Release DetailsLABEL Century Media
RELEASED ON 11/29/2011
posted on 1/2012 By:
Midway through "Eternal Golden Monk," track three of Vildhjarta's debut album, Måsstaden, the vocal tandem of Daniel Ädel and Vilhelm Bladin roar "When you reach perfection, you know decline is on its way." And even though you can't be sure, it's hard to imagine they're not hollering about the state of djent in the wake of Catch-33. The question among critics re: djent is whether the inherently rigid style allows practitioners enough wiggle room to break the cycle of diminishing returns that followed Meshuggah's masterwork. With Måsstaden, Vildhjarta has not produced an album that approaches the brilliance of Meshuggah's Ur-djent capstone, but the band has enlivened their work with so much creative energy, so much life, that the question of whether or not this style can continue to thrive seems almost moot.

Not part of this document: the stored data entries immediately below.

==> src/rtl/lcd_result_writer.sv <==
`default_nettype none
// +----------------------------------------------------------------------------+
// | Module      : lcd_result_writer                                            |
// | Description : Shows an 8-bit result as two hex digits on an HD44780        |
// |               character LCD (8-bit, write-only). Runs the power-up init,   |
// |               then rewrites line 1 cols 0-1 on value change or Refresh.    |
// | Revision    : 1.0 - initial release                                        |
// +----------------------------------------------------------------------------+
module lcd_result_writer #(
   parameter int POWERUP_CYC = 750000,
   parameter int SETUP_CYC   = 4,
   parameter int EN_CYC      = 12,
   parameter int CMD_CYC     = 2000,
   parameter int CLR_CYC     = 80000
) (
   input  logic       Clock,
   input  logic       Reset,
   input  logic [7:0] Result_LCD,
   input  logic       Refresh,
   output logic [7:0] LCD_DB,
   output logic       LCD_RS,
   output logic       LCD_RW,
   output logic       LCD_EN,
   output logic       Busy,
   output logic       Ready
);

   // One counter serves every delay, so it is sized for the longest one.
   localparam int MAX_A   = (POWERUP_CYC > CLR_CYC) ? POWERUP_CYC : CLR_CYC;
   localparam int MAX_B   = (CMD_CYC > EN_CYC) ? CMD_CYC : EN_CYC;
   localparam int MAX_C   = (MAX_B > SETUP_CYC) ? MAX_B : SETUP_CYC;
   localparam int MAX_CYC = (MAX_A > MAX_C) ? MAX_A : MAX_C;
   localparam int CNT_W   = $clog2(MAX_CYC) + 1;

   localparam logic [CNT_W-1:0] PWR_LAST   = CNT_W'(POWERUP_CYC - 1);
   localparam logic [CNT_W-1:0] SETUP_LAST = CNT_W'(SETUP_CYC - 1);
   localparam logic [CNT_W-1:0] EN_LAST    = CNT_W'(EN_CYC - 1);
   localparam logic [CNT_W-1:0] CMD_LAST   = CNT_W'(CMD_CYC - 1);
   localparam logic [CNT_W-1:0] CLR_LAST   = CNT_W'(CLR_CYC - 1);

   localparam logic [2:0] INIT_LAST_IDX = 3'd5;
   localparam logic [2:0] REF_LAST_IDX  = 3'd2;

   // SETUP/EN_HIGH/HOLD form the byte-write phases, shared by init and refresh.
   typedef enum logic [2:0] {
      PWR_WAIT = 3'd0,
      IDLE     = 3'd1,
      SETUP    = 3'd2,
      EN_HIGH  = 3'd3,
      HOLD     = 3'd4
   } state_t;

   state_t           state, state_nxt;
   logic [CNT_W-1:0] cnt, cnt_nxt;
   logic [2:0]       idx, idx_nxt;
   logic             in_init, init_nxt;
   logic [7:0]       db, db_nxt;
   logic             rs, rs_nxt;
   logic [7:0]       shown, shown_nxt;
   logic             shown_valid, valid_nxt;
   logic             ready, ready_nxt;
   logic [CNT_W-1:0] hold_last;
   logic [8:0]       next_byte;
   logic [2:0]       last_idx;

   function automatic logic [7:0] hex_char(input logic [3:0] n);
      return (n < 4'd10) ? (8'h30 + {4'h0, n}) : (8'h37 + {4'h0, n});
   endfunction

   // Returns {RS, DB} for byte i of the init or refresh sequence.
   function automatic logic [8:0] seq_byte(input logic init_mode, input logic [2:0] i,
                                           input logic [7:0] val);
      logic [8:0] b;
      b = 9'h000;
      if (init_mode) begin
         case (i)
            3'd0, 3'd1, 3'd2: b = 9'h038;
            3'd3:             b = 9'h00C;
            3'd4:             b = 9'h001;
            default:          b = 9'h006;
         endcase
      end else begin
         case (i)
            3'd0:    b = 9'h080;
            3'd1:    b = {1'b1, hex_char(val[7:4])};
            default: b = {1'b1, hex_char(val[3:0])};
         endcase
      end
      return b;
   endfunction

   // State register and datapath registers; reset drops EN immediately via state.
   always_ff @(posedge Clock or negedge Reset) begin
      if (!Reset) begin
         state       <= PWR_WAIT;
         cnt         <= '0;
         idx         <= 3'd0;
         in_init     <= 1'b1;
         db          <= 8'h00;
         rs          <= 1'b0;
         shown       <= 8'h00;
         shown_valid <= 1'b0;
         ready       <= 1'b0;
      end else begin
         state       <= state_nxt;
         cnt         <= cnt_nxt;
         idx         <= idx_nxt;
         in_init     <= init_nxt;
         db          <= db_nxt;
         rs          <= rs_nxt;
         shown       <= shown_nxt;
         shown_valid <= valid_nxt;
         ready       <= ready_nxt;
      end
   end

   // Next-state logic: sequencing, delay counting and the single sample point in IDLE.
   always_comb begin
      state_nxt = state;
      cnt_nxt   = cnt + CNT_W'(1);
      idx_nxt   = idx;
      init_nxt  = in_init;
      db_nxt    = db;
      rs_nxt    = rs;
      shown_nxt = shown;
      valid_nxt = shown_valid;
      ready_nxt = ready;
      hold_last = (db == 8'h01 && !rs) ? CLR_LAST : CMD_LAST;
      next_byte = seq_byte(in_init, idx + 3'd1, shown);
      last_idx  = in_init ? INIT_LAST_IDX : REF_LAST_IDX;
      case (state)
         PWR_WAIT: begin
            if (cnt == PWR_LAST) begin
               state_nxt         = SETUP;
               cnt_nxt           = '0;
               idx_nxt           = 3'd0;
               init_nxt          = 1'b1;
               {rs_nxt, db_nxt}  = 9'h038;
            end
         end
         IDLE: begin
            cnt_nxt = '0;
            if (!shown_valid || (Result_LCD != shown) || Refresh) begin
               state_nxt        = SETUP;
               idx_nxt          = 3'd0;
               init_nxt         = 1'b0;
               shown_nxt        = Result_LCD;
               valid_nxt        = 1'b1;
               {rs_nxt, db_nxt} = 9'h080;
            end
         end
         SETUP: begin
            if (cnt == SETUP_LAST) begin
               state_nxt = EN_HIGH;
               cnt_nxt   = '0;
            end
         end
         EN_HIGH: begin
            if (cnt == EN_LAST) begin
               state_nxt = HOLD;
               cnt_nxt   = '0;
            end
         end
         HOLD: begin
            if (cnt == hold_last) begin
               cnt_nxt = '0;
               if (idx == last_idx) begin
                  state_nxt = IDLE;
                  if (in_init) begin
                     ready_nxt = 1'b1;
                     valid_nxt = 1'b0;
                  end
               end else begin
                  state_nxt        = SETUP;
                  idx_nxt          = idx + 3'd1;
                  {rs_nxt, db_nxt} = next_byte;
               end
            end
         end
         default: state_nxt = PWR_WAIT;
      endcase
   end

   assign LCD_DB = db;
   assign LCD_RS = rs;
   assign LCD_RW = 1'b0;
   assign LCD_EN = (state == EN_HIGH);
   assign Busy   = (state != IDLE);
   assign Ready  = ready;

endmodule
`default_nettype wire

==> config.mk <==
export PLATFORM = sky130hd
export DESIGN_NAME = lcd_result_writer
export DESIGN_NICKNAME = d
export VERILOG_FILES = /design/src/rtl/lcd_result_writer.sv
export SDC_FILE = /design/constraint.sdc
export NUM_CORES = 1
export LEC_CHECK = 0
export CORE_MARGIN = 5
export CORE_UTILIZATION = 55
export CTS_CLUSTER_DIAMETER = 150
export CTS_CLUSTER_SIZE = 12
export DETAILED_ROUTE_END_ITERATION = 8
export HOLD_SLACK_MARGIN = 0.08
export PLACE_DENSITY = 0.76
export RECOVER_POWER = 25
export SYNTH_ARGS = -nofsm -noshare
export SYNTH_HDL_FRONTEND = slang
export SYNTH_SLANG_ARGS = --single-unit
==> constraint.sdc <==
create_clock -name Clock -period 3.05 [get_ports Clock]
set_input_delay 0.4575 -clock Clock [delete_from_list [all_inputs] [get_ports Clock]]
set_output_delay 0.4575 -clock Clock [all_outputs]
set_load 0.05 [all_outputs]
==> results_tabular.tex, run 1 <==
\begin{tabular}{lr}
\hline
Metric & Value \\
\hline
\multicolumn{2}{l}{\textbf{Logic synthesis}} \\
\quad Async set-or-reset flop fraction in the synthesized netlist & 1.00 \\
\quad Mean instance size in the synthesized netlist & 9.54 µm² \\
\quad Post-synthesis instance total & 310 \\
\quad Cells taking the most area after synthesis & dfrtp\_1 (39\%), xnor2\_1 (5.9\%), nor2\_2 (4.4\%) \\
\quad Synthesis-stage register bit count & between 40 and 50 \\
\quad Most common cell in the synthesized netlist & dfrtp\_1 \\
\quad Synth Cell Area & just under 3000 µm² \\
\quad Fraction of synthesized cell area taken by the top area cell type & 0.389 \\
\quad Distinct cells, synth & 56 \\
\quad Number of flops mapped to enable cells by yosys & 0 \\
\quad Total number of yosys warnings & 0 \\
\quad Syn Nets & between 300 and 400 \\
\quad Sequential element share of the synthesized area & 0.398 \\
\quad Synth top cells by count & dfrtp\_1 (46), nand2\_1 (23), nor2\_2 (21), o21ai\_0 (20), xnor2\_1 (20) \\
\quad Post-synth top area cell & dfrtp\_1 \\
\quad Most used flip-flop cell after synthesis & dfrtp\_1 \\
\multicolumn{2}{l}{\textbf{Critical path}} \\
\quad CP Data Arrival Time & 2.91 ns \\
\quad Kind of end point of the critical path & register \\
\quad Reg2reg end & LCD\_DB[2]\$\_DFFE\_PN0P\_ \\
\quad Internal reg-to-reg setup slack & roughly 0.33 ns \\
\quad Sum of buffers and inverters on the critical path & 0 \\
\quad List of cells traversed by the critical path & ha\_1 -> nand3\_1 -> nor4\_1 -> a31oi\_1 -> nor3\_2 -> o21a\_2 -> mux2\_2 \\
\quad Worst-case reg-to-reg path depth & 7 \\
\quad Worst Path Class, Setup & register to register \\
\quad Critical-path maximum fanout & 12 \\
\quad Required time worst endpoint & around 3.2 ns \\
\quad Critical R2R Launch & cnt[0]\$\_DFF\_PN0\_ \\
\quad Cell family contributing the most delay on the critical path & simple AND/OR/NAND/NOR gates \\
\quad Kind of launch point of the worst setup path & register \\
\quad Peak per-stage delay on the critical path & 0.41 ns \\
\quad Crit path from & cnt[0]\$\_DFF\_PN0\_ \\
\quad Critical path's slowest cell & dfrtp\_1 \\
\multicolumn{2}{l}{\textbf{Timing}} \\
\quad Final Hold Fails & 0 \\
\quad Number of failing setup endpoints in the final timing report & 0 \\
\quad Setup TNS Final & 0 ns \\
\quad Final Max Slew Viols & 48 \\
\quad Slew @ Worst Pin & approximately 2.4 ns \\
\quad Worst slew margin & -0.629 \\
\quad Timing-limited maximum frequency & approximately 0.37 GHz \\
\quad Share of the clock period used by the worst path & 0.893 \\
\quad RSZ-0062 raised after global routing & false \\
\quad Fin crit period & 2.72 ns \\
\quad Setup skew after layout & $\sim$0.008 ns \\
\multicolumn{2}{l}{\textbf{Routing}} \\
\quad Routed Wire Length & just over 6000 µm \\
\quad Detailed-router iteration count before antenna repair & 4 \\
\quad First DRT Iteration DRCs & 115 \\
\quad Via Count & about 2300 \\
\quad Count of nets left with antenna violations after detail routing & 0 \\
\quad DRC errors left & 0 \\
\quad Wire per inst & 15.4 µm \\
\quad Post-DR vias/cell & 5.77 \\
\multicolumn{2}{l}{\textbf{Floorplanning}} \\
\quad Top-level port count & 24 \\
\quad Core box area & just over 5000 µm² \\
\quad Effective utilization at floorplan & 0.572 \\
\quad Die ar. & 6940 µm² \\
\quad Number of placement rows & 26 \\
\quad Die outline width & about 83 µm \\
\quad Height of the die & 83.3 µm \\
\multicolumn{2}{l}{\textbf{Layout}} \\
\quad Synth-to-layout area growth & 12.6\% \\
\quad Share of cells above drive strength 1 & 0.153 \\
\quad Count of inserted antenna diode cells & 0 \\
\quad Layout net count & $\sim$350 \\
\quad Layout filler cell count & $\sim$420 \\
\multicolumn{2}{l}{\textbf{Power and ir drop}} \\
\quad Maximum VDD drop & between 300 and 400 µV \\
\quad Total power & approximately 1.2 mW \\
\quad Leakage power of the design & 1.38 nW \\
\quad Pwr dens & $\sim$370 nW/µm² \\
\multicolumn{2}{l}{\textbf{Min path}} \\
\quad Min-Delay Endpoint & Ready\$\_DFFE\_PN0P\_ \\
\quad Hold path start & Ready\$\_DFFE\_PN0P\_ \\
\quad Hold Crit Depth & 1 \\
\quad Type of the tightest min-delay check & register to register \\
\multicolumn{2}{l}{\textbf{Status}} \\
\quad Outcome & finished, violations left \\
\quad Violated checks & max-capacitance violations, max-slew violations \\
\multicolumn{2}{l}{\textbf{Clock network}} \\
\quad CTS tree & built \\
\quad Number of buffers created by CTS & 5 \\
\quad CTS H-tree lvls & 2 \\
\quad Clock transition at the register clock pins on the worst setup and hold paths after CTS & roughly 0.09 ns \\
\quad Post-CTS setup repair buffer count & 0 \\
\quad Clock latency on the worst-skew pair & approximately 0.3 ns \\
\quad Sink Count & 47 \\
\quad Clock root buffer & clkbuf\_8 \\
\quad CTS Hold Buffers Added & 0 \\
\quad Gates resized, CTS repair & 0 \\
\quad Number of buffers on the longest clock path & 2 \\
\multicolumn{2}{l}{\textbf{GRT}} \\
\quad Number of global-route vias before repair & around 2400 \\
\quad Congestion Overflow GR & 0 \\
\quad Total track usage & 0.188 \\
\quad Largest net degree at the start of global routing & 48 \\
\quad Wire length of the first global-routing pass & approximately 11000 µm \\
\quad Antenna violations before repair & 0 \\
\multicolumn{2}{l}{\textbf{Placement}} \\
\quad DP HPWL & roughly 4400 µm \\
\quad \# port buffers & 22 \\
\quad Placer congestion estimate & 0.840 \\
\multicolumn{2}{l}{\textbf{Flow run}} \\
\quad Max\_cap viols & 1 \\
\hline
\end{tabular}
## worst register-to-register path, delay by kind of cell (launching register included)
kind | cells | cell delay (ns)
AO/OA/AOI/OAI | 2 | 0.61
adder cells (fa/ha/maj) | 1 | 0.24
flip-flops | 1 | 0.41
multiplexers | 1 | 0.37
AND/OR/NAND/NOR | 3 | 0.99
## per-layer routing
layer	up-vias	global-route usage	share of wire
li1	1125	-	-
met1	1094	0.214	0.42
met2	60	0.337	0.52
met3	13	0.0376	0.040
met4	0	0.0877	0.023
met5	-	0	0
## cell type report
class / count / area (µm²) / area share
timing repair buffer: 26 / 244 / 0.0733
clock inverter: 2 / 60.1 / 0.0180
clock buffer: 6 / 72.6 / 0.0218
multi-input combinational: 233 / 1640 / 0.492
sequential: 47 / 1180 / 0.354
tap: 70 / 87.6 / 0.0263
inverter: 13 / 48.8 / 0.0147
## worst max-delay path by stage
stage	slack [ns]	end	cells past startpoint
finish	0.33	LCD_DB[2]$_DFFE_PN0P_	7
global route	0.12	LCD_DB[2]$_DFFE_PN0P_	7
CTS	0.34	LCD_DB[2]$_DFFE_PN0P_	7
detailed placement	0.38	LCD_DB[1]$_DFFE_PN0P_	7
global placement	0.48	LCD_DB[1]$_DFFE_PN0P_	6
floorplan	0.54	LCD_DB[7]$_DFFE_PN0P_	8
## report_power, final
part | switching [mW] | internal, mW | total, mW | leakage (nW)
combinational | 0.0378 | 0.0340 | 0.0718 | 0.721
clock | 0.210 | 0.328 | 0.538 | 0.0654
sequential | 0.00991 | 0.628 | 0.638 | 0.594
## cells in the final DEF, fill, tap and decap left out, drive strengths merged, types with 4 or more instances in the layout
cell and count:
a21oi 7, buf 4, clkbuf 7, clkdlybuf4s50 21
dfrtp 46, ha 8, inv 13, mux2 13
nand2 23, nand3 11, nand4 7, nor2 36
nor2b 8, nor3 10, nor4 7, nor4b 4
o21ai 20, o31ai 4, or3 4, xnor2 20
xor2 11
## flip-flops by register name, summed over array words and instances (netlist names)
register     cells
shown_valid      1
Ready            1
LCD_RS           1
LCD_DB           8
in_init          1
cnt             21
idx              3
state            3
shown            8
## metrics by stage
step	hold slack [ns]	instance area (µm²)	setup WS, ns	instances	utilization
CTS	0.368	3330	0.340	397	0.644
floorplan	0.162	2960	0.544	310	-
detailed placement	0.462	3200	0.376	389	0.618
global route	0.500	3330	0.121	397	0.644
finish	0.486	3330	0.326	397	0.644
global placement	0.464	3200	0.481	389	0.618
## cells by family (layout without fill, tap and decap cells)
| logic type | after synthesis | after routing | share of synthesized area |
|---|---|---|---|
| and+or+nand+nor | 126 | 126 | 0.255 |
| adders and majority gates | 8 | 8 | 0.0339 |
| xor gates and xnor gates | 31 | 31 | 0.0918 |
| buffers and inverters | 30 | 47 | 0.0474 |
| muxes | 15 | 15 | 0.0576 |
| AOI/OAI and AO/OA | 52 | 52 | 0.115 |
| DFF | 47 | 47 | 0.398 |
| other | 1 | 1 | 0.00127 |
Note: power is estimated with default switching activity, not from simulation.
==> run 2: changes to the inputs <==
==> constraint.sdc (replaced) <==
create_clock -name Clock -period 3.05 [get_ports Clock]
set_input_delay 0.61 -clock Clock [delete_from_list [all_inputs] [get_ports Clock]]
set_output_delay 0.61 -clock Clock [all_outputs]
set_load 0.05 [all_outputs]
==> run 2 against run 1 <==
Against the previous run: the run now ends clean; clock skew increased by 0.0052 ns; cell area increased by 0.26%; sequential share of layout area fell by 0.093 points; first-iteration DRC count shrank 26%; via count decreased by 1.7%; worst setup slack got worse by 0.011 ns; maximum frequency is 0.39% lower; critical path depth shrank 1; wire length fell by 4.1%; combinational power is essentially flat; register-to-register slack barely moved.
==> results_tabular.tex, run 2 (synthesis results as in run 1) <==
\begin{tabular}{lr}
\hline
Metric & Value \\
\hline
\multicolumn{2}{l}{\textbf{Status}} \\
\quad Outcome & finished, final reports clean \\
\multicolumn{2}{l}{\textbf{Routing}} \\
\quad Detailed-router iteration count before antenna repair & 7 \\
\quad Routed Wire Length & between 5000 and 6000 µm \\
\quad Count of nets left with antenna violations after detail routing & 0 \\
\quad Wire per inst & 14.8 µm \\
\quad First DRT Iteration DRCs & 85 \\
\quad Via Count & approximately 2300 \\
\quad Post-DR vias/cell & between 5 and 6 \\
\quad DRC errors left & 0 \\
\multicolumn{2}{l}{\textbf{Placement}} \\
\quad \# port buffers & 22 \\
\quad Cell total after placement & 390 \\
\quad Worst slack at placement & $\sim$0.34 ns \\
\quad DP HPWL & approximately 4300 µm \\
\quad Cell area after placement & approximately 3200 µm² \\
\quad Placer congestion estimate & around 0.85 \\
\multicolumn{2}{l}{\textbf{Clock network}} \\
\quad CTS tree & built \\
\quad Gates resized, CTS repair & 0 \\
\quad Number of buffers created by CTS & 5 \\
\quad Clock root buffer & clkbuf\_8 \\
\quad Post-CTS setup repair buffer count & 0 \\
\quad Sink Count & 47 \\
\quad Clock latency on the worst-skew pair & between 0.3 and 0.4 ns \\
\quad Clock transition at the register clock pins on the worst setup and hold paths after CTS & roughly 0.090 ns \\
\quad CTS H-tree lvls & 2 \\
\quad Number of buffers on the longest clock path & 2 \\
\quad CTS Hold Buffers Added & 0 \\
\multicolumn{2}{l}{\textbf{Timing}} \\
\quad Final Hold Fails & 0 \\
\quad Least setup slack across all paths after layout & roughly 0.31 ns \\
\quad RSZ-0062 raised after global routing & false \\
\quad Setup skew after layout & around 0.013 ns \\
\quad Final Max Slew Viols & 0 \\
\quad Setup TNS Final & 0 ns \\
\quad Number of failing setup endpoints in the final timing report & 0 \\
\quad Worst slew margin & 0.311 \\
\quad Share of the clock period used by the worst path & 0.897 \\
\quad Timing-limited maximum frequency & 0.366 GHz \\
\quad Slew @ Worst Pin & a little over 1 ns \\
\quad Fin crit period & 2.74 ns \\
\multicolumn{2}{l}{\textbf{Critical path}} \\
\quad Critical Path End & LCD\_DB[1]\$\_DFFE\_PN0P\_ \\
\quad Internal reg-to-reg setup slack & 0.31 ns \\
\quad Crit path from & cnt[15]\$\_DFF\_PN0\_ \\
\quad Worst-case reg-to-reg path depth & 6 \\
\quad Kind of launch point of the worst setup path & register \\
\quad Critical R2R Launch & cnt[15]\$\_DFF\_PN0\_ \\
\quad Kind of end point of the critical path & register \\
\quad Reg2reg end & LCD\_DB[1]\$\_DFFE\_PN0P\_ \\
\quad Critical-path maximum fanout & 12 \\
\quad Required time worst endpoint & roughly 3.3 ns \\
\quad Worst Path Class, Setup & register to register \\
\quad CP Data Arrival Time & slightly below 3 ns \\
\multicolumn{2}{l}{\textbf{Floorplanning}} \\
\quad Effective utilization at floorplan & 0.572 \\
\quad Number of placement rows & 26 \\
\quad Core box area & just over 5000 µm² \\
\quad Top-level port count & 24 \\
\quad Die ar. & 6940 µm² \\
\quad Die outline width & 83.3 µm \\
\quad Height of the die & about 83 µm \\
\multicolumn{2}{l}{\textbf{Layout}} \\
\quad Layout net count & 346 \\
\quad Layout filler cell count & 437 \\
\quad Share of cells above drive strength 1 & 0.159 \\
\quad Count of inserted antenna diode cells & 0 \\
\quad Post-route cell area & between 3000 and 4000 µm² \\
\quad Top register by number of flip-flops & cnt \\
\quad Commonest non-fill, non-tap cell in the layout & dfrtp\_1 \\
\quad Filler-free cell count of the finished design & between 300 and 400 \\
\quad Commonest non-fill, non-tap cells in the layout & dfrtp\_1 (46), nand2\_1 (23), nor2\_2 (21), clkdlybuf4s50\_1 (21) \\
\quad Max reg flops & 21 \\
\quad Synth-to-layout area growth & 12.9\% \\
\multicolumn{2}{l}{\textbf{GRT}} \\
\quad M1 GR Usage & 0.214 \\
\quad Total track usage & 0.180 \\
\quad Number of global-route vias before repair & between 2000 and 2500 \\
\quad Most Crowded Layer GR & met2 \\
\quad Global-route track usage on met3 & 0.0386 \\
\quad Wire length of the first global-routing pass & 10400 µm \\
\quad Grt met2 use & 0.316 \\
\quad Congestion Overflow GR & 0 \\
\quad Largest net degree at the start of global routing & 48 \\
\quad Antenna violations before repair & 0 \\
\multicolumn{2}{l}{\textbf{Power and ir drop}} \\
\quad Clock network fraction of total power & 0.430 \\
\quad Internal power contribution & 990 µW \\
\quad Pwr dens & about 370 nW/µm² \\
\quad Leakage power of the design & between 1 and 1.5 nW \\
\quad Power dissipated by switching net loads & 254 µW \\
\quad Combinational fraction of design power & 0.057 \\
\quad Total power & approximately 1.2 mW \\
\quad Maximum VDD drop & between 200 and 250 µV \\
\quad Sequential share of power & 0.512 \\
\quad Net Sw Frac & 0.205 \\
\multicolumn{2}{l}{\textbf{Min path}} \\
\quad Type of the tightest min-delay check & input port to async pin \\
\multicolumn{2}{l}{\textbf{Flow run}} \\
\quad Max\_cap viols & 0 \\
\hline
\end{tabular}
-- run 2: changes by cell type in the layout (fill, tap and decap cells not counted), sizes merged --
cell	before	now
buf	4	6
clkbuf	7	6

Those who have followed Vildhjarta since the release of the 2009's Omnislash EP already know that the Meshuggah comparison will only get the uninitiated halfway home when describing the band's sound. The fundamental difference, as far as I can hear, is that while Vildhjarta isn't shy about using syncopation and polyrhythms to flavor songs, it never feels essential to what the band is doing. Whereas some of Meshuggah's greater moments came when the band was carefully looping opposing rhythms to create a sense of unstable momentum ("In Death - Is Death"), Vildhjarta offers no such subtlety. If Meshuggah's brilliance came in hiding mind-shearing complexity behind austere, concrete walls of sound, than Måsstaden is something more like a sumptuously decorative basilica. This is not to say that Vildhjarta's appeal is superficial, only that much of Måsstaden's sonic information is presented blatantly.

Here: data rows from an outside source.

<file path="config.mk">
export PLATFORM = sky130hd
export DESIGN_NAME = siso
export DESIGN_NICKNAME = d
export VERILOG_FILES = /design/src/rtl/siso_pkg.sv /design/src/rtl/siso.sv
export SDC_FILE = /design/constraint.sdc
export NUM_CORES = 1
export LEC_CHECK = 0
export ABC_AREA = 1
export ABC_CLOCK_PERIOD_IN_PS = 1040
export CAP_MARGIN = 20
export CORE_AREA = 10 10 47 49
export CTS_CLUSTER_SIZE = 10
export DETAILED_ROUTE_END_ITERATION = 8
export DIE_AREA = 0 0 57 59
export GPL_TIMING_DRIVEN = 0
export PLACE_DENSITY_LB_ADDON = 0.2
export SETUP_SLACK_MARGIN = 0.1
export SLEW_MARGIN = 20
export SYNTH_ARGS = -nofsm -noshare
export SYNTH_HDL_FRONTEND = slang
export SYNTH_SLANG_ARGS = --single-unit
</file>
<file path="constraint.sdc">
create_clock -name clk -period 1.04 [get_ports clk]
set_clock_uncertainty 0.15 [all_clocks]
set_input_delay 0.156 -clock clk [delete_from_list [all_inputs] [get_ports clk]]
set_output_delay 0.156 -clock clk [all_outputs]
set_load 0.005 [all_outputs]
</file>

Album opener "Shadow," for example, jigsaws together triplets, squelches and 8-string-chugga in a way that brings to mind an early Ion Dissonance album, with every half-second of sound removed and pitch-shifted down an octave. This, readers, is a good thing. Vildhjarta's riff alchemy, while complex, still feels deliberate. Main man Daniel Bergström isn't just stuttering along the low registers of his 8-string in hopes of approximating something djenty; Måsstaden's better songs swing because they're replete with precise sets of riffs. Vildhjarta's guitarists are also capable of some venom on this record, a mean-streak much needed in a style so prone to getting lost in the numbers. "Benblast," for example, unleashes a tidal wave of dissonant tremolo at the 2:00 minute mark which, though brief, lives a life committed solely to violence.

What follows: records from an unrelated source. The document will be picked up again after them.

### src/rtl/mem_stage_pkg.sv
// Shared types for the MEM pipeline stage: FSM state encoding and MEM/WB field bundle.
// Optional performance counters in mem_stage_unit are enabled with MEM_STAGE_PERF_EN.
package mem_stage_pkg;

  localparam int DEF_DATA_W = 16;
  localparam int DEF_REG_W  = 5;

  typedef enum logic [1:0] {
    IDLE = 2'd0,
    REQ  = 2'd1,
    WAIT = 2'd2
  } mem_state_t;

  // Field widths follow the package defaults; the top-level widths must match them.
  typedef struct packed {
    logic                  wbs;
    logic                  mm;
    logic                  ni;
    logic                  wme;
    logic [DEF_DATA_W-1:0] alu_result;
    logic [DEF_DATA_W-1:0] load_data;
    logic [DEF_REG_W-1:0]  reg_dest;
    logic [DEF_REG_W-1:0]  reg_dest_wb;
  } memwb_fields_t;

endpackage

Måsstaden, it should be noted, is supposed to be a concept album about a hidden village. And, for better or worse, Måsstaden moves like a concept album. "Traces" edges so closely to theatrical, with clean guitar plinking and melodic vocals, but it never quite eats the cheese. It's actually a convincingly maudlin track that, against odds, builds to the kid of uneasy emotional crescendo that should probably make the dudes in Textures feel pretty terrible about the decisions they've made in life. However, following that emotional peak, the album's artifice grows gradually more impenetrable. "All These Feelings" and "The Long Deranger"--each around seven minutes in length--swing the djent hammer with seeming disregarding for the listener's stamina. By the end, Måsstaden ends up feeling like a task, which is a shame considering the vitality of the album's first half.
If Vildhjarta's debut is truly the referendum on the state of djent that some have made it out to be, than the seven piece Swedish outfit has certainly offered ample information upon which to judge the style. While sounding disjointed at times, and about ten minutes too long in total, Måsstaden is nevertheless an album that rewards in spells because it dares to. This is likely not the album to legitimize djent to the skeptical metalhead, but the ideas presented here should feed enough steam to the genre's purveyors to ensure that, at the very least, we're going to have to keep talking about it for a while. Can djent adapt and thrive? Yes. Måsstaden is proof.